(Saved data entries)
# # #
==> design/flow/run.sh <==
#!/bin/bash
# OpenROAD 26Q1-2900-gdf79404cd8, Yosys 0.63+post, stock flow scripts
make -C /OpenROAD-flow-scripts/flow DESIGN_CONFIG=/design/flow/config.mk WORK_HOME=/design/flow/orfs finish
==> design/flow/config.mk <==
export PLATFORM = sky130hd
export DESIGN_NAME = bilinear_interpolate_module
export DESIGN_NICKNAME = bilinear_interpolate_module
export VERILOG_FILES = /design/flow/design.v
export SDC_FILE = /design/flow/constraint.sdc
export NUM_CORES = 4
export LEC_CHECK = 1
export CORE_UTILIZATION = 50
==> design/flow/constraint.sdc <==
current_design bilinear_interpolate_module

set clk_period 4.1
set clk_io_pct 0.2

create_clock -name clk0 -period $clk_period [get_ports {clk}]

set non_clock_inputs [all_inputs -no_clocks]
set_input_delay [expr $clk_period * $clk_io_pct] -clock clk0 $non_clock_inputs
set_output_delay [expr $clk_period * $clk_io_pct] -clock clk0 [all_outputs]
# # #
» **Task prompt**
Set down, exactly as they stand above, the lines starting with the line with "export DESIGN_NAME = bilinear_interpolate_module" and going on through the line with "set_input_delay [expr $clk_period", and no others.

» **Solution**
export DESIGN_NAME = bilinear_interpolate_module
export DESIGN_NICKNAME = bilinear_interpolate_module
export VERILOG_FILES = /design/flow/design.v
export SDC_FILE = /design/flow/constraint.sdc
export NUM_CORES = 4
export LEC_CHECK = 1
export CORE_UTILIZATION = 50
==> design/flow/constraint.sdc <==
current_design bilinear_interpolate_module

set clk_period 4.1
set clk_io_pct 0.2

create_clock -name clk0 -period $clk_period [get_ports {clk}]

set non_clock_inputs [all_inputs -no_clocks]
set_input_delay [expr $clk_period * $clk_io_pct] -clock clk0 $non_clock_inputs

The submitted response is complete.